Stored data
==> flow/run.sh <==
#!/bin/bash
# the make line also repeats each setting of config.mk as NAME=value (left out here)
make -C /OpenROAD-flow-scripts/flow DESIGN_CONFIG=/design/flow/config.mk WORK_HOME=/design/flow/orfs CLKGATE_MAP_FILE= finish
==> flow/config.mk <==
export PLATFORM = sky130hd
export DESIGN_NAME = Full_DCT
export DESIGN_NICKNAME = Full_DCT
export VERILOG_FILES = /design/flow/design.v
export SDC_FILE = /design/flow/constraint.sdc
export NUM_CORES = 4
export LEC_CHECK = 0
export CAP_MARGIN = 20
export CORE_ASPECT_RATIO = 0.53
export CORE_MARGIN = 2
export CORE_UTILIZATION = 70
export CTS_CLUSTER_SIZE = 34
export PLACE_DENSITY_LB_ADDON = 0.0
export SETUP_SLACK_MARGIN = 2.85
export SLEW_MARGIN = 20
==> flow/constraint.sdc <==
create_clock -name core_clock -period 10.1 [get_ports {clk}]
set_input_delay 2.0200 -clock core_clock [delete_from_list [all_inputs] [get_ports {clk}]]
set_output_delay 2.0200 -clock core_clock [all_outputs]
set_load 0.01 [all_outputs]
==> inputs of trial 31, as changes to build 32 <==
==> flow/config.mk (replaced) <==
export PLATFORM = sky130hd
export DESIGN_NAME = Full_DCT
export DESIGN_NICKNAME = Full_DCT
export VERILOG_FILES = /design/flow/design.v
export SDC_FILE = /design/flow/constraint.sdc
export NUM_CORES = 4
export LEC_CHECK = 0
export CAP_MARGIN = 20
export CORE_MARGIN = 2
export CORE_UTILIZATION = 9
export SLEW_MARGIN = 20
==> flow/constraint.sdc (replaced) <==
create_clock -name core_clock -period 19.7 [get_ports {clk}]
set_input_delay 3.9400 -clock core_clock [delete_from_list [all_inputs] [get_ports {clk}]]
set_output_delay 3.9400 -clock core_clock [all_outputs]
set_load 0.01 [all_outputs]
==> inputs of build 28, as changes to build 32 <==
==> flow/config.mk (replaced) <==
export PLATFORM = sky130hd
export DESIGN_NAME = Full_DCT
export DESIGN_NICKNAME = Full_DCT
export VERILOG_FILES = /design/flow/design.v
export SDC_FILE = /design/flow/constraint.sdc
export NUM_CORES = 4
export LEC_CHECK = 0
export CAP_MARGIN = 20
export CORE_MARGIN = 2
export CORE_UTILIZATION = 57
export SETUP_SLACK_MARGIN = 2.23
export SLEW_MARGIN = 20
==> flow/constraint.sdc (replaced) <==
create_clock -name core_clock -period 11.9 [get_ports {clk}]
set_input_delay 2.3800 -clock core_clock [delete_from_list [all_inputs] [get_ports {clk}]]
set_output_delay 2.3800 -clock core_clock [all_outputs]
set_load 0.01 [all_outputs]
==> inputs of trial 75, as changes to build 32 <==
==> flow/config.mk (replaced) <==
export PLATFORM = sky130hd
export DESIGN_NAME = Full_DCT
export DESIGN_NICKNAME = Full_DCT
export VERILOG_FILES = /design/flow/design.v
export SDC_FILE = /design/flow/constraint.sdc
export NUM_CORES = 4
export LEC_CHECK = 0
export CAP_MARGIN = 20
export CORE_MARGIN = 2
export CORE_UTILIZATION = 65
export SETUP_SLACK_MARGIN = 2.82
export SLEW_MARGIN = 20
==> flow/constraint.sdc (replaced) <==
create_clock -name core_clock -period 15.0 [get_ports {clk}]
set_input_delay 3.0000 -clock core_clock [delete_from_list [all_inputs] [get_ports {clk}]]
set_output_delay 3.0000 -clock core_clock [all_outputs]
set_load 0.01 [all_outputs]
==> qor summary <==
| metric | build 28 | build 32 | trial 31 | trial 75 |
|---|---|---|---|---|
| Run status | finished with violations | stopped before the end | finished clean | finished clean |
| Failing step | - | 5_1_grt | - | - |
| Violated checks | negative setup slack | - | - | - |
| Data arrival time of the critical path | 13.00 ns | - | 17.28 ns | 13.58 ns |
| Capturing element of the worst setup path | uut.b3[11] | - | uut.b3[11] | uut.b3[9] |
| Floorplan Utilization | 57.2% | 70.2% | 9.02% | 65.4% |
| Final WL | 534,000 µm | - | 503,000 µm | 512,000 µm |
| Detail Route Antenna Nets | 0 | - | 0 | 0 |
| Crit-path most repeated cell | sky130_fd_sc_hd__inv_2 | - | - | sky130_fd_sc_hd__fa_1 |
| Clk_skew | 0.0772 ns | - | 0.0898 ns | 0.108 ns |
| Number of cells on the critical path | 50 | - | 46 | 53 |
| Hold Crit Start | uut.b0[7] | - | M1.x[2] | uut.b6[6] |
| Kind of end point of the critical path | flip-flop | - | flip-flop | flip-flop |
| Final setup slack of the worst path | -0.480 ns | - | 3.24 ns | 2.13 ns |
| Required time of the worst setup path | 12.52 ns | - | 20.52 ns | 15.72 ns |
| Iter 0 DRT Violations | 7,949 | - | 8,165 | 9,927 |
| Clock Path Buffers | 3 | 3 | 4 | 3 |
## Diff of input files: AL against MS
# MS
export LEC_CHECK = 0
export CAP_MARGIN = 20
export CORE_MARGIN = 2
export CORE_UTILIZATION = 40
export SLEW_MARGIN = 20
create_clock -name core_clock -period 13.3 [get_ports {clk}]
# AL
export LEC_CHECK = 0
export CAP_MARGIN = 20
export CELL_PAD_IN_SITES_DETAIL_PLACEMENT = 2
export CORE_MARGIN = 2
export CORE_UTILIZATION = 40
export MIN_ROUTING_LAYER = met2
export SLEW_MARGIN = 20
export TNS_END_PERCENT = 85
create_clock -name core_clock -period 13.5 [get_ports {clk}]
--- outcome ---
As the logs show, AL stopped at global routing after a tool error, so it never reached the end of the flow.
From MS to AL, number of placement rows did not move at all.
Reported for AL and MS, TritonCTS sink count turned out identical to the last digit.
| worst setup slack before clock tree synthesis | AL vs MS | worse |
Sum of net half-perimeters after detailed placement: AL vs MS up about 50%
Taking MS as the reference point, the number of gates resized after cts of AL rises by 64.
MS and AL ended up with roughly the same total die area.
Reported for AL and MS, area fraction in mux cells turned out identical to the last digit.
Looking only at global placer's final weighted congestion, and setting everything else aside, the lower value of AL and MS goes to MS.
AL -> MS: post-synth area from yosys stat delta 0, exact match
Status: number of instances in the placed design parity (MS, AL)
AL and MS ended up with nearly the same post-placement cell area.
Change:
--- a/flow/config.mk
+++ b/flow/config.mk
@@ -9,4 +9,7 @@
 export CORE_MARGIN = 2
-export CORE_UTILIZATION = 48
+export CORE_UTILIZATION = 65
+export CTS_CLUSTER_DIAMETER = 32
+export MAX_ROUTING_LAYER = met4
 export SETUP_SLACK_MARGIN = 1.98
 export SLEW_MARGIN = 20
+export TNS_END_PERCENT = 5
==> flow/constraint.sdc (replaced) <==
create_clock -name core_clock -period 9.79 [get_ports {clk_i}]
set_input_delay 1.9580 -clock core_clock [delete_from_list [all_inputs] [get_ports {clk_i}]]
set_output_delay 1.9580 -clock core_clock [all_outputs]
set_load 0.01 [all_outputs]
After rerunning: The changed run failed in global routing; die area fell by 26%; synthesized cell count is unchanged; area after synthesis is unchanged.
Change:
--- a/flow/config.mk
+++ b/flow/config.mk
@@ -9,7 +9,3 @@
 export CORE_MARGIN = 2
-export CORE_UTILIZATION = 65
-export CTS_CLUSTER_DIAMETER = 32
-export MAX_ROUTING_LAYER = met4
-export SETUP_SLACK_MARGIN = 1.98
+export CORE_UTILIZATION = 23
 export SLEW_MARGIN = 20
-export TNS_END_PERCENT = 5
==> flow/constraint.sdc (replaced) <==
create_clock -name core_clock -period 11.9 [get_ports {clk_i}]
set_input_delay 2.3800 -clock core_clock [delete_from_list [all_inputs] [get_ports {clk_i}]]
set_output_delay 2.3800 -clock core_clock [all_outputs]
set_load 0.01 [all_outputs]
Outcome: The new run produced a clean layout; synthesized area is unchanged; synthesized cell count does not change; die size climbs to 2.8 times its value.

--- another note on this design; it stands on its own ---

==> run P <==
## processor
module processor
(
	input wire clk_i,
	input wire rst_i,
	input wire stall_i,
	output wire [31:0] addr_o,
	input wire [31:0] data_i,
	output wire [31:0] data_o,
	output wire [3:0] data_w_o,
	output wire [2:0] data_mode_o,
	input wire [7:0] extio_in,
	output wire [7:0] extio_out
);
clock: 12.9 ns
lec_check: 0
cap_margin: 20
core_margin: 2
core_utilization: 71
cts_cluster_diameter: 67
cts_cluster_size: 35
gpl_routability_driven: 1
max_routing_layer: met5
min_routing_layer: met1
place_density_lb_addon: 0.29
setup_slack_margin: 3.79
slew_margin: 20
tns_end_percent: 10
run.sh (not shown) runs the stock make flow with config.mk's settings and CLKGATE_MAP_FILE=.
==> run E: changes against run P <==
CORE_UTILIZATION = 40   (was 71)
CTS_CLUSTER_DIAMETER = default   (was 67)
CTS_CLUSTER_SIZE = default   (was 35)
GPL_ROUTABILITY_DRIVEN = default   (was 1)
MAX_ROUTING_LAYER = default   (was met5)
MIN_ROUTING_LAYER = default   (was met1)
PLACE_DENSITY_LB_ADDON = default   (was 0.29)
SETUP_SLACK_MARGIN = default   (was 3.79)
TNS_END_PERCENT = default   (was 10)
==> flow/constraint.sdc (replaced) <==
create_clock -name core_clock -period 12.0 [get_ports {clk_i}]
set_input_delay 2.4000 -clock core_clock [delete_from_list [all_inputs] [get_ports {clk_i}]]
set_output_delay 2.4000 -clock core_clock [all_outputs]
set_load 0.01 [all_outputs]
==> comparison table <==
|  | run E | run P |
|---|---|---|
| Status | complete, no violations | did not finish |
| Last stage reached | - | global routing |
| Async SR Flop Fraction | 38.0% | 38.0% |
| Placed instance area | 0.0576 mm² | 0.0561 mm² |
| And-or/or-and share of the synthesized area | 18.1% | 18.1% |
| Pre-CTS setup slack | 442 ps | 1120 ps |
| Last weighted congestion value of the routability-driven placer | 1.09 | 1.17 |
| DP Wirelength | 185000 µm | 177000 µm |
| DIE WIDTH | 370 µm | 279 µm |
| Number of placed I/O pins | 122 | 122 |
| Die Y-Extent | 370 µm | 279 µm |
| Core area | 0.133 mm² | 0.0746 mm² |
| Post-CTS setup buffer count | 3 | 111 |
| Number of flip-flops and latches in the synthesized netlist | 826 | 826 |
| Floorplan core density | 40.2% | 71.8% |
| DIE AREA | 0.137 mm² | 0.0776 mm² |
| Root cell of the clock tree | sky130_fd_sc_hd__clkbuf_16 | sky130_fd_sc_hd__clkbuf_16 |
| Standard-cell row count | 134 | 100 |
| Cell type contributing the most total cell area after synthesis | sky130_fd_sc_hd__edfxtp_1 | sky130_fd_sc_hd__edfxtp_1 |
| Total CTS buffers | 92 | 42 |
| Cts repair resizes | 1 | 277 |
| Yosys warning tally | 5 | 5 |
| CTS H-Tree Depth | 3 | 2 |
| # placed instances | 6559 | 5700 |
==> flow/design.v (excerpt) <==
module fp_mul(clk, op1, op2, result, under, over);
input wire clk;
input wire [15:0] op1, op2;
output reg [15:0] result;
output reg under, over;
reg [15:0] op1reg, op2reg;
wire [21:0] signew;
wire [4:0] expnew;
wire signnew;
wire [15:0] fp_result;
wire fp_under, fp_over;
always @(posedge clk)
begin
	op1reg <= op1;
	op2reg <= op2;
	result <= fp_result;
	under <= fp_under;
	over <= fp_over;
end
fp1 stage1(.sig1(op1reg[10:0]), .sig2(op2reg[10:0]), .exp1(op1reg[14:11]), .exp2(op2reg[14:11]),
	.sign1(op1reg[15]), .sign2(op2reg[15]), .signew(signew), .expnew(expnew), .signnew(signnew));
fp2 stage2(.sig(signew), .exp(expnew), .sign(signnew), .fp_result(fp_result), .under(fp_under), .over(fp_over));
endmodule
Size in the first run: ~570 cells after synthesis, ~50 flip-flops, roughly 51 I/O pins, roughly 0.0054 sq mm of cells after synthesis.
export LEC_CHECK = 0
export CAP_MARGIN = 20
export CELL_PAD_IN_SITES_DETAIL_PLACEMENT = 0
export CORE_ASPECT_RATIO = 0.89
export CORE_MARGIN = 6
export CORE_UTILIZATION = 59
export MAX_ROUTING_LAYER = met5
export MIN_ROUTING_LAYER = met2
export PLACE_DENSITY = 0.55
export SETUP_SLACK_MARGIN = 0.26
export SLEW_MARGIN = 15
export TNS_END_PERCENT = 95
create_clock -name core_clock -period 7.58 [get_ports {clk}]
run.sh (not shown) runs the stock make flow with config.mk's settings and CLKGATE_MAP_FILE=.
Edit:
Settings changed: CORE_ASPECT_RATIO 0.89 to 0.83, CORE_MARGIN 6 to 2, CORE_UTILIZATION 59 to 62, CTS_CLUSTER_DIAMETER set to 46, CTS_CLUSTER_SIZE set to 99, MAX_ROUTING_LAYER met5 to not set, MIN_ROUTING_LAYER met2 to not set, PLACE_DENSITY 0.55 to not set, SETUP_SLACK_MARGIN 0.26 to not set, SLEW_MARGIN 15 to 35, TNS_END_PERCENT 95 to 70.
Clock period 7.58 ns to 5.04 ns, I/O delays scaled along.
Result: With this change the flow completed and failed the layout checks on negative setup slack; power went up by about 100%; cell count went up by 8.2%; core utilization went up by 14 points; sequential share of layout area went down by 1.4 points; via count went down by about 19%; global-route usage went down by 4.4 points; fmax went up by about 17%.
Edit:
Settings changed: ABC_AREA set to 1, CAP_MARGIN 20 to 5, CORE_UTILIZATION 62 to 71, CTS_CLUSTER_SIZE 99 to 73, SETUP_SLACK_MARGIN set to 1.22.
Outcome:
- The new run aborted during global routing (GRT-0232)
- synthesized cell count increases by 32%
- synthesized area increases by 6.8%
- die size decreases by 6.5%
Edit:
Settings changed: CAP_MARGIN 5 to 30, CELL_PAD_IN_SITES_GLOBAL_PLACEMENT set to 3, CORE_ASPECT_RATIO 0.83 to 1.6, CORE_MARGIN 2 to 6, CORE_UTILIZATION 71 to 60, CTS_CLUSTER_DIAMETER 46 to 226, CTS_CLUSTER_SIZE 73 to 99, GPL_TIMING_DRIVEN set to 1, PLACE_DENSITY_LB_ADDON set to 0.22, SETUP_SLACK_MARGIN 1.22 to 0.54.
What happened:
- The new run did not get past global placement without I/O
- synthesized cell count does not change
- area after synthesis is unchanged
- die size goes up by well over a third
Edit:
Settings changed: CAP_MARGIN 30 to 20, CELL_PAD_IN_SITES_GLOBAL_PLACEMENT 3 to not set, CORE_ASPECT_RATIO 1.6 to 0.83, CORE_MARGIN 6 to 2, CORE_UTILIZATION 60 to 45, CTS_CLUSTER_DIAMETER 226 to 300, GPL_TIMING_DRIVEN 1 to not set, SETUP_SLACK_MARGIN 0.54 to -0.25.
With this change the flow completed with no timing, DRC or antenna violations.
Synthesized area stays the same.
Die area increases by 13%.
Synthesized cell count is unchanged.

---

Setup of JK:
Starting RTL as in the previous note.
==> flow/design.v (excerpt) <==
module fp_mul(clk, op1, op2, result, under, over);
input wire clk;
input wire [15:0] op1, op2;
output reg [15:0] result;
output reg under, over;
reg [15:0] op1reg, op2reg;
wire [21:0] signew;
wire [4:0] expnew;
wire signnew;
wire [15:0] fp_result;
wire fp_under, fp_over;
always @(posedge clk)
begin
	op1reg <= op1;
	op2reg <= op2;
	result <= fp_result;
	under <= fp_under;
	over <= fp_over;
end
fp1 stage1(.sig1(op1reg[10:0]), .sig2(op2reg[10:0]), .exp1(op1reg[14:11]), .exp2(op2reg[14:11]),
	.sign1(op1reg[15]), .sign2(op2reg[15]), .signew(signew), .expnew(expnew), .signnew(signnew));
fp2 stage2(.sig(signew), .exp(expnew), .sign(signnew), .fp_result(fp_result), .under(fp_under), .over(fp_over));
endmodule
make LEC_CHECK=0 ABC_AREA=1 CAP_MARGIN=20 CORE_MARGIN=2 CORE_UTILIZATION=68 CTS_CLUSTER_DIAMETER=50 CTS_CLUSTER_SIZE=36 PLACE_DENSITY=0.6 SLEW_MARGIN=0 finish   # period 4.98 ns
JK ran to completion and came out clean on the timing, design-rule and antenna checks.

THE PROBLEM
Taking the entries above, write out exactly the lines starting with the line containing "set_input_delay 1.9580 -clock" and going on through the line containing "create_clock -name core_clock -period 12.0", both included, and nothing else.

FINAL ANSWER
set_input_delay 1.9580 -clock core_clock [delete_from_list [all_inputs] [get_ports {clk_i}]]
set_output_delay 1.9580 -clock core_clock [all_outputs]
set_load 0.01 [all_outputs]
After rerunning: The changed run failed in global routing; die area fell by 26%; synthesized cell count is unchanged; area after synthesis is unchanged.
Change:
--- a/flow/config.mk
+++ b/flow/config.mk
@@ -9,7 +9,3 @@
 export CORE_MARGIN = 2
-export CORE_UTILIZATION = 65
-export CTS_CLUSTER_DIAMETER = 32
-export MAX_ROUTING_LAYER = met4
-export SETUP_SLACK_MARGIN = 1.98
+export CORE_UTILIZATION = 23
 export SLEW_MARGIN = 20
-export TNS_END_PERCENT = 5
==> flow/constraint.sdc (replaced) <==
create_clock -name core_clock -period 11.9 [get_ports {clk_i}]
set_input_delay 2.3800 -clock core_clock [delete_from_list [all_inputs] [get_ports {clk_i}]]
set_output_delay 2.3800 -clock core_clock [all_outputs]
set_load 0.01 [all_outputs]
Outcome: The new run produced a clean layout; synthesized area is unchanged; synthesized cell count does not change; die size climbs to 2.8 times its value.

--- another note on this design; it stands on its own ---

==> run P <==
## processor
module processor
(
	input wire clk_i,
	input wire rst_i,
	input wire stall_i,
	output wire [31:0] addr_o,
	input wire [31:0] data_i,
	output wire [31:0] data_o,
	output wire [3:0] data_w_o,
	output wire [2:0] data_mode_o,
	input wire [7:0] extio_in,
	output wire [7:0] extio_out
);
clock: 12.9 ns
lec_check: 0
cap_margin: 20
core_margin: 2
core_utilization: 71
cts_cluster_diameter: 67
cts_cluster_size: 35
gpl_routability_driven: 1
max_routing_layer: met5
min_routing_layer: met1
place_density_lb_addon: 0.29
setup_slack_margin: 3.79
slew_margin: 20
tns_end_percent: 10
run.sh (not shown) runs the stock make flow with config.mk's settings and CLKGATE_MAP_FILE=.
==> run E: changes against run P <==
CORE_UTILIZATION = 40   (was 71)
CTS_CLUSTER_DIAMETER = default   (was 67)
CTS_CLUSTER_SIZE = default   (was 35)
GPL_ROUTABILITY_DRIVEN = default   (was 1)
MAX_ROUTING_LAYER = default   (was met5)
MIN_ROUTING_LAYER = default   (was met1)
PLACE_DENSITY_LB_ADDON = default   (was 0.29)
SETUP_SLACK_MARGIN = default   (was 3.79)
TNS_END_PERCENT = default   (was 10)
==> flow/constraint.sdc (replaced) <==
create_clock -name core_clock -period 12.0 [get_ports {clk_i}]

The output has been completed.